米国時間6月18日、イランのマスード・ペゼシュキアン大統領が米国との暫定和平合意に署名した。この数時間前には、ドナルド・トランプ大統領も主要7カ国(G7)首脳会議の閉幕直後にフランスのベルサイユで同合意に署名していた。今回の合意は即時に発効され、封鎖されていたホルムズ海峡が再開されるとともに、イラン産原油の輸出に対する制裁も解除される。
トランプは17日夜、ベルサイユ宮殿でフランスのエマニュエル・マクロン大統領との夕食会に臨んだ際に覚書への署名を済ませていた。
マクロンが共有した署名時の動画の中では、「これは決して容易なことではなかった」と語るトランプの音声が確認できる。
米政府高官らはトランプの署名が入った文書の写真をイラン側に送付し、その後、イランの首都テヘランにてペゼシュキアンが署名したと報じられている。

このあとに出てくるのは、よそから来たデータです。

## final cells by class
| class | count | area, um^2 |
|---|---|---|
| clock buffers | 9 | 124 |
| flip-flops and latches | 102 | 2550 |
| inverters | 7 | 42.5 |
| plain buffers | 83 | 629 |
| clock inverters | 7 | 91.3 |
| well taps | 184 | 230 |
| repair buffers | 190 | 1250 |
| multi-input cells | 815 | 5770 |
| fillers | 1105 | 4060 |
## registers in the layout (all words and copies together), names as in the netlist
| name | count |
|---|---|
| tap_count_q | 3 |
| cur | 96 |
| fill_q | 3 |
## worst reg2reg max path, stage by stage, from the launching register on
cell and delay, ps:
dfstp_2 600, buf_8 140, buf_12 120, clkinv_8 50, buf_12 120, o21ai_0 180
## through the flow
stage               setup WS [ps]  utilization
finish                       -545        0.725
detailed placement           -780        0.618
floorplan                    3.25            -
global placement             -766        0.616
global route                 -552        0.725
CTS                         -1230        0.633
File: config.mk
export PLATFORM = sky130hd
export DESIGN_NAME = shifting_array_queue_with_search_top
export DESIGN_NICKNAME = d
export VERILOG_FILES = /design/src/rtl/saqs_pkg.sv /design/src/rtl/saqs_ctrl.sv /design/src/rtl/saqs_dp.sv /design/src/rtl/shifting_array_queue_with_search_top.sv
export SDC_FILE = /design/constraint.sdc
export NUM_CORES = 1
export LEC_CHECK = 0
export BUFFER_PORTS_ARGS = -buffer_cell sky130_fd_sc_hd__buf_2
export CORE_MARGIN = 3
export CORE_UTILIZATION = 31
export DETAILED_ROUTE_END_ITERATION = 7
export GPL_TIMING_DRIVEN = 1
export HOLD_SLACK_MARGIN = 0.15
export MAX_ROUTING_LAYER = met4
export PLACE_DENSITY_LB_ADDON = 0.2
export REMOVE_ABC_BUFFERS = 1
export SYNTH_ARGS = -nofsm -noshare
export SYNTH_HDL_FRONTEND = slang
export SYNTH_SLANG_ARGS = --single-unit
export TNS_END_PERCENT = 30
File: constraint.sdc
create_clock -name clock -period 5.1 [get_ports clock]
set_clock_uncertainty 0.2 [all_clocks]
set_input_delay 0.51 -clock clock [delete_from_list [all_inputs] [get_ports clock]]
set_output_delay 0.51 -clock clock [all_outputs]
set_load 0.02 [all_outputs]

イラン通信社(IRNA)は、署名風景の写真を公開するとともに、今回の覚書によって「米国とイスラエルによって仕掛けられた戦争」が終結すると表明した。
覚書への署名は当初、19日にスイスで行われる予定だった。しかし、仲介役を担ったパキスタンのシャバズ・シャリフ首相は、この合意が「即時効果をもって発効する」ことを明らかにしている。

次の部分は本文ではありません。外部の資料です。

`src/design/bcdh_pkg.sv`:
```
`timescale 1ns / 1ps

package bcdh_pkg;

    // Event codes
    localparam logic [2:0] EV_NONE   = 3'd0;
    localparam logic [2:0] EV_PRESS  = 3'd1;
    localparam logic [2:0] EV_HOLD   = 3'd2;
    localparam logic [2:0] EV_SINGLE = 3'd3;
    localparam logic [2:0] EV_DOUBLE = 3'd4;

    // Lock modes
    localparam logic [1:0] LK_NONE   = 2'd0;
    localparam logic [1:0] LK_HOLD   = 2'd1;
    localparam logic [1:0] LK_FIRST  = 2'd2;
    localparam logic [1:0] LK_SECOND = 2'd3;

    // Register indexes
    localparam int unsigned CFG_IDX_W = 8;
    localparam logic [CFG_IDX_W-1:0] REG_RELEASED_VALUE = 8'd0;
    localparam logic [CFG_IDX_W-1:0] REG_PRESSED_VALUE  = 8'd1;
    localparam logic [CFG_IDX_W-1:0] REG_MIN_TICKS      = 8'd2;
    localparam logic [CFG_IDX_W-1:0] REG_MAX_TICKS      = 8'd3;

    // Reset values of the registers
    localparam logic [7:0] RELEASED_VALUE_RST = 8'd1;
    localparam logic [7:0] PRESSED_VALUE_RST  = 8'd0;
    localparam logic [7:0] MIN_TICKS_RST      = 8'd3;
    localparam logic [7:0] MAX_TICKS_RST      = 8'd100;

    typedef struct packed {
        logic [7:0] released_value;
        logic [7:0] pressed_value;
        logic [7:0] min_ticks;
        logic [7:0] max_ticks;
    } cfg_t;

    typedef struct packed {
        logic [7:0] pressed_ticks;
        logic [7:0] released_ticks;
        logic [7:0] previous_sample;
        logic [1:0] lock_mode;
    } state_t;

    typedef struct packed {
        logic [2:0] event_code;
        logic       level_pressed;
        logic       level_released;
        logic       edge_pressed;
        logic       edge_released;
    } result_t;

endpackage

```
`src/design/bcdh_core.sv`:
```
`timescale 1ns / 1ps

module bcdh_core
(
    input  logic [7:0]       sample,
    input  bcdh_pkg::cfg_t   cfg,
    input  bcdh_pkg::state_t state,
    output bcdh_pkg::state_t state_next,
    output bcdh_pkg::result_t result
);
    import bcdh_pkg::*;

    logic [7:0] pt;
    logic [7:0] rt;
    logic [1:0] lk;
    logic [2:0] ev;
    logic       lp;
    logic       lr;
    logic       ep;
    logic       er;
    logic       bumped;

    // Decisions in fixed order; a later event write wins
    always_comb
    begin
        pt     = state.pressed_ticks;
        rt     = state.released_ticks;
        lk     = state.lock_mode;
        ev     = EV_NONE;
        lp     = 1'b0;
        lr     = 1'b0;
        ep     = 1'b0;
        er     = 1'b0;
        bumped = 1'b0;

        // pressed step
        if (sample == cfg.pressed_value)
        begin
            lp = 1'b1;
            if (pt <= cfg.max_ticks && pt != 8'hFF)
            begin
                pt = pt + 8'd1;
                if (pt == cfg.max_ticks)
                begin
                    ev = EV_HOLD;
                    lk = LK_HOLD;
                end
            end
            if (state.previous_sample == cfg.released_value)
            begin
                ep = 1'b1;
                if (rt < cfg.min_ticks)
                begin
                    if (lk == LK_FIRST)
                        lk = LK_SECOND;
                end
                else
                begin
                    ev = EV_PRESS;
                end
                pt = 8'd0;
            end
        end

        // released step
        if (sample == cfg.released_value)
        begin
            lr = 1'b1;
            if (rt <= cfg.max_ticks && rt != 8'hFF)
            begin
                rt     = rt + 8'd1;
                bumped = 1'b1;
            end
            if (bumped)
            begin
                if (rt >= cfg.min_ticks && lk == LK_FIRST)
                begin
                    ev = EV_SINGLE;
                    lk = LK_NONE;
                end
                if (rt == cfg.max_ticks)
                    lk = LK_NONE;
            end
            if (state.previous_sample == cfg.pressed_value)
            begin
                er = 1'b1;
                if (lk != LK_HOLD)
                begin
                    if (pt >= cfg.min_ticks)
                    begin
                        ev = EV_SINGLE;
                        lk = LK_NONE;
                    end
                    else if (lk == LK_SECOND)
                    begin
                        ev = EV_DOUBLE;
                        lk = LK_NONE;
                    end
                    else
                    begin
                        lk = LK_FIRST;
                    end
                end
                else
                begin
                    lk = LK_NONE;
                end
                rt = 8'd0;
            end
        end
    end

    assign state_next.pressed_ticks   = pt;
    assign state_next.released_ticks  = rt;
    assign state_next.previous_sample = sample;
    assign state_next.lock_mode       = lk;

    assign result.event_code     = ev;
    assign result.level_pressed  = lp;
    assign result.level_released = lr;
    assign result.edge_pressed   = ep;
    assign result.edge_released  = er;

endmodule

```
`src/design/button_click_double_hold_classifier.sv`:
```
`timescale 1ns / 1ps

// Key click, double-click and hold classifier.
// Sample channel: one key sample per item on sample, qualified by
// sample_valid; an item is taken on a rising edge with sample_valid high
// and sample_stall low. Every item gives exactly one result item.
// Result channel: event_code plus four level/edge flags, held in an output
// register and qualified by result_valid; taken when result_stall is low.
// result_valid is set the cycle after acceptance. Throughput is one item per
// cycle unless stalled: classifier state and output register are updated in
// the same cycle the item is taken, so items may follow back to back.
// While the receiver stalls a waiting result, sample_stall is raised and the
// result is held; the next item is taken in the cycle the result is taken.
// Configuration: write channel cfg_valid/cfg_ready with cfg_index and
// cfg_data; cfg_ready is always high. Index 0 released value (also reloads
// the previous sample), 1 pressed value, 2 minimum ticks, 3 maximum ticks;
// other indexes are ignored. Write only while the block is idle.
// Reset (rst_n low, asynchronous) restores register defaults, clears the
// counters and lock mode and empties the output register.

module button_click_double_hold_classifier
(
    input  logic                          clk,
    input  logic                          rst_n,
    input  logic                          sample_valid,
    output logic                          sample_stall,
    input  logic [7:0]                    sample,
    output logic                          result_valid,
    input  logic                          result_stall,
    output logic [2:0]                    event_code,
    output logic                          level_pressed,
    output logic                          level_released,
    output logic                          edge_pressed,
    output logic                          edge_released,
    input  logic                          cfg_valid,
    output logic                          cfg_ready,
    input  logic [bcdh_pkg::CFG_IDX_W-1:0] cfg_index,
    input  logic [7:0]                    cfg_data
);
    import bcdh_pkg::*;

    cfg_t    cfg_reg;
    state_t  state_reg;
    state_t  state_next;
    result_t result_next;
    result_t result_reg;
    logic    result_valid_reg;
    logic    accept;
    logic    cfg_write;

    assign sample_stall = result_valid_reg & result_stall;
    assign accept       = sample_valid & ~sample_stall;
    assign cfg_ready    = 1'b1;
    assign cfg_write    = cfg_valid & cfg_ready;

    bcdh_core u_core
    (
        .sample     (sample),
        .cfg        (cfg_reg),
        .state      (state_reg),
        .state_next (state_next),
        .result     (result_next)
    );

    // Configuration registers
    always_ff @(posedge clk or negedge rst_n)
    begin
        if (!rst_n)
        begin
            cfg_reg.released_value <= RELEASED_VALUE_RST;
            cfg_reg.pressed_value  <= PRESSED_VALUE_RST;
            cfg_reg.min_ticks      <= MIN_TICKS_RST;
            cfg_reg.max_ticks      <= MAX_TICKS_RST;
        end
        else if (cfg_write)
        begin
            unique case (cfg_index)
                REG_RELEASED_VALUE: cfg_reg.released_value <= cfg_data;
                REG_PRESSED_VALUE:  cfg_reg.pressed_value  <= cfg_data;
                REG_MIN_TICKS:      cfg_reg.min_ticks      <= cfg_data;
                REG_MAX_TICKS:      cfg_reg.max_ticks      <= cfg_data;
                default:            ;
            endcase
        end
    end

    // Classifier state
    always_ff @(posedge clk or negedge rst_n)
    begin
        if (!rst_n)
        begin
            state_reg.pressed_ticks   <= 8'd0;
            state_reg.released_ticks  <= 8'd0;
            state_reg.previous_sample <= RELEASED_VALUE_RST;
            state_reg.lock_mode       <= LK_NONE;
        end
        else if (cfg_write && cfg_index == REG_RELEASED_VALUE)
        begin
            state_reg.previous_sample <= cfg_data;
        end
        else if (accept)
        begin
            state_reg <= state_next;
        end
    end

    // Output register valid
    always_ff @(posedge clk or negedge rst_n)
    begin
        if (!rst_n)
            result_valid_reg <= 1'b0;
        else if (accept)
            result_valid_reg <= 1'b1;
        else if (!result_stall)
            result_valid_reg <= 1'b0;
    end

    // Output payload, no reset needed
    always_ff @(posedge clk)
    begin
        if (accept)
            result_reg <= result_next;
    end

    assign result_valid   = result_valid_reg;
    assign event_code     = result_reg.event_code;
    assign level_pressed  = result_reg.level_pressed;
    assign level_released = result_reg.level_released;
    assign edge_pressed   = result_reg.edge_pressed;
    assign edge_released  = result_reg.edge_released;

endmodule
```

シャリフは長文の声明を出し、ホルムズ海峡は「ただちに」再開され、米国はイランの港湾に対する「海上封鎖を即座に解除する」と述べた。
合意文書に書かれた文言をめぐる疑問や、水面下の交渉に対する批判が数日間にわたって続く中、米政府高官は17日夜、記者団との電話会見において覚書の詳細を読み上げた。イラン国営メディアもその概要を公表したが、その内容は米国側の説明と完全に一致している模様だ。